That’s been especially true of the last two movies in the franchise, it turns out.
“We shut down in February of 2020 for obvious reasons, and we started up again in November, in Norway, with a very rigorous set of protocols in place to make sure that everybody stayed safe. That was challenging and it made things difficult, but we got through it. You just adapt,” Pegg said about COVID restrictions during the making of Mission: Impossible - Dead Reckoning. “The pandemic was obviously the greatest [challenge], and then the writers’ and actors’ strikes delayed the beginning of shooting The Final Reckoning, which was frustrating but necessary.”
Post-strikes, however, Pegg said that the Final Reckoning shoot “was a lot freer” and “the most enjoyable shoot of all of the Missions that I’ve done.”
And if it happens to be the final Mission, as has been teased…?

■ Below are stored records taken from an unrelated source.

**src/rtl/host_async_pkg.sv**
```systemverilog
package host_async_pkg;
  typedef enum logic [1:0] {
    ST_IDLE   = 2'd0,
    ST_ACCESS = 2'd1,
    ST_ACK    = 2'd2,
    ST_WAIT   = 2'd3
  } hst_state_e;

  localparam int unsigned LANE_W = 16;
  localparam int unsigned NLANES = 2;
endpackage

```
**src/rtl/host_async_sync.sv**
```systemverilog
module host_async_sync #(
  parameter int unsigned W = 4,
  parameter logic [W-1:0] RST_VAL = '0
) (
  input  logic         clk_i,
  input  logic         rst_ni,
  input  logic [W-1:0] d_i,
  output logic [W-1:0] q_o
);
  logic [W-1:0] s1_q, s2_q;

  always_ff @(posedge clk_i or negedge rst_ni) begin
    if (!rst_ni) begin
      s1_q <= RST_VAL;
      s2_q <= RST_VAL;
    end else begin
      s1_q <= d_i;
      s2_q <= s1_q;
    end
  end

  assign q_o = s2_q;
endmodule

```
**src/rtl/host_async_fsm.sv**
```systemverilog
module host_async_fsm
  import host_async_pkg::*;
(
  input  logic       clk_i,
  input  logic       rst_ni,
  input  logic       sel_s_i,   // synchronised, active low
  output hst_state_e state_o,
  output logic       capture_o,
  output logic       access_o,
  output logic       latch_o,
  output logic       hold_o
);
  hst_state_e state_q, state_d;

  always_comb begin
    state_d = state_q;
    unique case (state_q)
      ST_IDLE:   if (!sel_s_i) state_d = ST_ACCESS;
      ST_ACCESS: state_d = ST_ACK;
      ST_ACK:    state_d = ST_WAIT;
      ST_WAIT:   if (sel_s_i) state_d = ST_IDLE;
      default:   state_d = ST_IDLE;
    endcase
  end

  always_ff @(posedge clk_i or negedge rst_ni) begin
    if (!rst_ni) state_q <= ST_IDLE;
    else         state_q <= state_d;
  end

  assign state_o   = state_q;
  assign capture_o = (state_q == ST_IDLE) && !sel_s_i;
  assign access_o  = (state_q == ST_ACCESS);
  assign latch_o   = (state_q == ST_ACK);
  assign hold_o    = (state_q == ST_WAIT);
endmodule

```
**src/rtl/host_async_bank.sv**
```systemverilog
module host_async_bank #(
  parameter int unsigned AW = 6,
  parameter int unsigned DW = 16,
  localparam int unsigned DEPTH = 2 ** AW
) (
  input  logic          clk_i,
  input  logic          we_i,
  input  logic [AW-1:0] addr_i,
  input  logic [DW-1:0] wdata_i,
  output logic [DW-1:0] rdata_o
);
  logic [DW-1:0] mem_q [DEPTH];

  always_ff @(posedge clk_i) begin
    if (we_i) mem_q[addr_i] <= wdata_i;
    rdata_o <= mem_q[addr_i];
  end
endmodule

```
**src/rtl/host_async_slave.sv**
```systemverilog
module host_async_slave
  import host_async_pkg::*;
#(
  parameter int unsigned MEM_AW = 6,
  parameter int unsigned REG_AW = 2,
  localparam int unsigned ADDR_W = MEM_AW + 2
) (
  input  logic              clk_i,
  input  logic              rst_ni,
  input  logic              sel_ni,
  input  logic              rd_wr_i,
  input  logic              mode32_i,
  input  logic [1:0]        lane_en_i,
  input  logic [ADDR_W-1:0] addr_i,
  input  logic [31:0]       data_i,
  output logic [31:0]       data_o,
  output logic              data_oe_o,
  output logic              rdy_no
);
  localparam int unsigned REG_BIT = ADDR_W - 1;

  // synchronised control: {lane[1:0], rd_wr, sel_n}
  logic [3:0] ctl_s;
  logic       sel_s, rd_s;
  logic [1:0] lane_s;

  host_async_sync #(.W(4), .RST_VAL(4'b0001)) u_sync (
    .clk_i  (clk_i),
    .rst_ni (rst_ni),
    .d_i    ({lane_en_i, rd_wr_i, sel_ni}),
    .q_o    (ctl_s)
  );
  assign sel_s  = ctl_s[0];
  assign rd_s   = ctl_s[1];
  assign lane_s = ctl_s[3:2];

  hst_state_e state;
  logic capture, access, latch, hold;

  host_async_fsm u_fsm (
    .clk_i     (clk_i),
    .rst_ni    (rst_ni),
    .sel_s_i   (sel_s),
    .state_o   (state),
    .capture_o (capture),
    .access_o  (access),
    .latch_o   (latch),
    .hold_o    (hold)
  );

  // captured command
  logic              cmd_rd, cmd_m32;
  logic [1:0]        cmd_lane;
  logic [ADDR_W-1:0] cmd_addr;
  logic [31:0]       cmd_wd;

  always_ff @(posedge clk_i or negedge rst_ni) begin
    if (!rst_ni) begin
      cmd_rd   <= 1'b0;
      cmd_m32  <= 1'b0;
      cmd_lane <= 2'b11;
      cmd_addr <= '0;
      cmd_wd   <= '0;
    end else if (capture) begin
      cmd_rd   <= rd_s;
      cmd_m32  <= mode32_i;
      cmd_lane <= mode32_i ? lane_s : 2'b11;  // 16-bit mode: lanes forced on
      cmd_addr <= addr_i;
      cmd_wd   <= data_i;
    end
  end

  logic is_reg, allow;
  assign is_reg = cmd_addr[REG_BIT];
  assign allow  = !is_reg || (cmd_lane == 2'b11);

  logic [1:0]        lane_act, mem_we, reg_we;
  logic [LANE_W-1:0] rd_lane [NLANES];

  for (genvar i = 0; i < NLANES; i++) begin : g_lane
    logic [LANE_W-1:0] wd, mem_q, reg_q, src_q;

    assign lane_act[i] = cmd_m32 ? cmd_lane[i] : (cmd_addr[0] == 1'(i));
    assign wd          = cmd_m32 ? cmd_wd[LANE_W*i +: LANE_W] : cmd_wd[LANE_W-1:0];
    assign mem_we[i]   = access && !cmd_rd && !is_reg && lane_act[i];
    assign reg_we[i]   = access && !cmd_rd && is_reg && allow && lane_act[i];

    host_async_bank #(.AW(MEM_AW), .DW(LANE_W)) u_mem (
      .clk_i   (clk_i),
      .we_i    (mem_we[i]),
      .addr_i  (cmd_addr[MEM_AW:1]),
      .wdata_i (wd),
      .rdata_o (mem_q)
    );

    host_async_bank #(.AW(REG_AW), .DW(LANE_W)) u_reg (
      .clk_i   (clk_i),
      .we_i    (reg_we[i]),
      .addr_i  (cmd_addr[REG_AW:1]),
      .wdata_i (wd),
      .rdata_o (reg_q)
    );

    assign src_q      = is_reg ? reg_q : mem_q;
    assign rd_lane[i] = (lane_act[i] && allow) ? src_q : '0;
  end

  logic [31:0] dout_d, dout_q;
  // 16-bit mode: only one lane is active, fold it onto the low half
  assign dout_d = cmd_m32 ? {rd_lane[1], rd_lane[0]}
                          : {16'h0000, rd_lane[1] | rd_lane[0]};

  always_ff @(posedge clk_i or negedge rst_ni) begin
    if (!rst_ni)    dout_q <= '0;
    else if (latch) dout_q <= cmd_rd ? dout_d : '0;
  end

  assign data_o    = dout_q;
  assign data_oe_o = (state == ST_WAIT) && cmd_rd;
  assign rdy_no    = !hold;
endmodule

```
**config.mk**
```make
export PLATFORM = sky130hd
export DESIGN_NAME = host_async_slave
export DESIGN_NICKNAME = d
export VERILOG_FILES = /design/src/rtl/host_async_pkg.sv /design/src/rtl/host_async_sync.sv /design/src/rtl/host_async_fsm.sv /design/src/rtl/host_async_bank.sv /design/src/rtl/host_async_slave.sv
export SDC_FILE = /design/constraint.sdc
export NUM_CORES = 2
export LEC_CHECK = 0
export BUFFER_PORTS_ARGS = -buffer_cell sky130_fd_sc_hd__buf_2
export CAP_MARGIN = 20
export CORE_MARGIN = 4
export CORE_UTILIZATION = 55
export CTS_CLUSTER_SIZE = 16
export DETAILED_ROUTE_END_ITERATION = 8
export PLACE_DENSITY = 0.71
export SYNTH_ARGS = -nofsm -noshare
export SYNTH_HDL_FRONTEND = slang
export SYNTH_SLANG_ARGS = --single-unit
```
**constraint.sdc**
```tcl
create_clock -name clk_i -period 3.4 [get_ports clk_i]
set_input_delay 0.68 -clock clk_i [delete_from_list [all_inputs] [get_ports clk_i]]
set_output_delay 0.68 -clock clk_i [all_outputs]
set_load 0.02 [all_outputs]
```
==> metrics <==
vias in the first global route 43,400; CTS tree built; first-pass GRT wire length 316 mm; M2 GR Usage 42.4%; Critical Path, Cell by Cell buf_12 -> mux4_2 -> a22oi_1 -> a21oi_1 -> a31oi_1 -> nand2_1; via count 43,000; Yosys warning count 0; Worst-Skew Late Latency 0.86 ns; Fin. Hold Viols 0; Max stage delay cell, worst path a31oi_1; Gate power share 31.4%; maximum vdd drop 0.000822 V; maximum root-to-sink buffer count 3; Critical Path Stages 6; WHS Path Cells 2; share of the synthesized area in the top cell type 74.0%; Iteration-0 DRC Markers 5,968; sequential share of power 42.5%; Num Clock Sinks 2,326; reg2reg setup slack 0.23 ns; Synth async-reset ratio 3.70%; worst path buffer plus inverter count 1; cell family with most CP delay compound AO/OA/AOI/OAI gates; Mapped Area 88,300 µm²; max incr delay on CP 0.77 ns; DRC 0; critical path required time 4.10 ns; Worst Max-Slew Pin Slew 1.10 ns; largest family of logic cells by synthesized area multiplexers; P_int 61.6 mW; clock skew 0.0477 ns; Routability Congestion 0.871; DP HPWL 133 mm; Die Ht 409 µm; Most Crowded Layer GR met2; Mapped Cells 3,965; vias per cell 6.44; total CTS buffers 216; Hold WC Path Type primary input to flop; worst-path fanout max 58; Net Sw Power 29.8 mW; antenna violations before repair 6; GR Overflow Total 0; Synth top cells by count edfxtp_1, mux4_2, mux2i_1; switching share of power 32.6%; FF-to-FF path depth 6; final WL 218 mm; drt wl/cell 32.6 µm; fill cell count 10,300; port bufs 80; Starting Density 55.6%; H-tree Lvls 4; sequential area share after synthesis 77.9%; Setup Viol. Count Final 0; total track usage 26.3%; Synth Flop Type edfxtp_1; Synth Area in Compound Gates 1.95%; pwr dens 907 nW/µm²; die area 167,000 µm²; fin. max-slew vios 0; RSZ-0062 raised after global routing no; crit path DAT 3.88 ns; share of cells above drive strength 1 30.5%; setup bufs post-CTS 0; Netlist cell types 46; largest net degree at the start of global routing 70; clock root cell clkbuf_16; Critical Path Source Type flop; crit path time final 3.17 ns; cells taking the most area after synthesis edfxtp_1, mux4_2, mux2i_1, dfrtp_1, dfxtp_1; Crit. End Element flop; Final Total Pwr 91.4 mW; Fmax 0.315 GHz; WS Path Type flop to flop; TNS Setup 0 ns; dominant cell type by area after synthesis edfxtp_1; most frequent cell after synthesis edfxtp_1; max-cap violations 0; Clock power frac 26.1%; clk slew on worst S/H paths 0.06 ns; Final period util 93.3%; mux contribution to synthesized area 17.1%; Area growth, synth to finish 14.0%; Die W 409 µm; first-pass detailed-route iteration total 5; Post-Synth Adder-Cell Area 0.0708%; syn_area_per_cell 22.3 µm²; area share of and/or/nand/nor cells after synthesis 1.50%; M1 GR Usage 36.9%; nets 4,470; xor-xnor portion of the synthesized cell area 0%; post-synthesis net count 4,017; met3 GRT Util 4.63%; Core Rows 146; Top-Level Pins 81; Synth Register Bits 2,326; EDFF count, synth 2,176; Slew headroom 26.8%; Core ar. 159,000 µm²; Routed Antenna Nets 0; leakage power 33.0 nW; status completed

“I feel like The Final Reckoning is a really satisfying culmination of these films. It feels like an end to me,” Pegg says. “McQ expertly went into the past and looked at the preceding movies, and he saw how he could find an origin for the Entity — and how Ethan’s refusal to ever sacrifice anything would impact the events that have led to this. So that all wraps up in this film, and for me, it does feel like an end.”
Mission: Impossible - The Final Reckoning is in theaters May 23.